You are viewing a plain text version of this content. The canonical link for it is here.

Posted to mapreduce-user@hadoop.apache.org by Daniel Garcia <da...@danielgarcia.info> on 2009/12/03 17:25:34 UTC

Rewriting in image resizing program in terms of map reduce

Hello!

I'm trying to rewrite an image resizing program in terms of map/reduce. The
problem I see is that the job is not broken up in to small enough tasks. If
I only have 1 input file with 10,000 urls (the file is much less than the
HDFS block size) how can I ensure that the job is distributed amongst all
the nodes. In other words how can I ensure that the task size is  small
enough so that all nodes process a proportional size of the input.

Regards,
Daniel

Re: Rewriting in image resizing program in terms of map reduce

Posted by Chris Douglas <ch...@gmail.com>.

Consider NLineInputFormat. -C

On Fri, Dec 4, 2009 at 5:34 PM, Ted Xu <te...@gmail.com> wrote:
> Hi Daniel,
>
> I think there are better solutions, but simply chop the input file into
> pieces ( i.e. 10 urls per file ) shall work.
>
> 2009/12/4 Daniel Garcia <da...@danielgarcia.info>
>>
>> Hello!
>> I'm trying to rewrite an image resizing program in terms of
>> map/reduce. The problem I see is that the job is not broken up in to small
>> enough tasks. If I only have 1 input file with 10,000 urls (the file is much
>> less than the HDFS block size) how can I ensure that the job is distributed
>> amongst all the nodes. In other words how can I ensure that the task size is
>>  small enough so that all nodes process a proportional size of the input.
>> Regards,
>> Daniel
>
> Best Regards,
>
> Tex Xu
>

Re: Rewriting in image resizing program in terms of map reduce

Posted by Ted Xu <te...@gmail.com>.

Hi Daniel,

I think there are better solutions, but simply chop the input file into
pieces ( i.e. 10 urls per file ) shall work.
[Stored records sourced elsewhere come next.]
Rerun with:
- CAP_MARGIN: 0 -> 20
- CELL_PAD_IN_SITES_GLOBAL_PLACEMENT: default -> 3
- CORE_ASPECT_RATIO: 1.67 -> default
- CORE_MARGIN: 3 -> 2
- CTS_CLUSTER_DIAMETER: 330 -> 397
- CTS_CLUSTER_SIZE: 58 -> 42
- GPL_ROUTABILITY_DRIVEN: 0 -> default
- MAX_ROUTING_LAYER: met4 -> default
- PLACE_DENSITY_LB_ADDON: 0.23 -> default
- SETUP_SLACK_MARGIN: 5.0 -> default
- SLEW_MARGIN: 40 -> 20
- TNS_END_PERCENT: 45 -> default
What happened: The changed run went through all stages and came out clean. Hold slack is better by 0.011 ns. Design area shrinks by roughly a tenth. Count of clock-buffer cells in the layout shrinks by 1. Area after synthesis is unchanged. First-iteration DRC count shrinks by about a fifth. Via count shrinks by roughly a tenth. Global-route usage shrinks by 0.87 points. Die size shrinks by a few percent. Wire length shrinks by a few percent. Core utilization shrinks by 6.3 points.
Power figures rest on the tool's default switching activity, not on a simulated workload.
2009/12/4 Daniel Garcia <da...@danielgarcia.info>

> Hello!
>
> I'm trying to rewrite an image resizing program in terms of map/reduce. The
> problem I see is that the job is not broken up in to small enough tasks. If
> I only have 1 input file with 10,000 urls (the file is much less than the
> HDFS block size) how can I ensure that the job is distributed amongst all
> the nodes. In other words how can I ensure that the task size is  small
> enough so that all nodes process a proportional size of the input.
>
> Regards,
> Daniel
>
>
Best Regards,

Tex Xu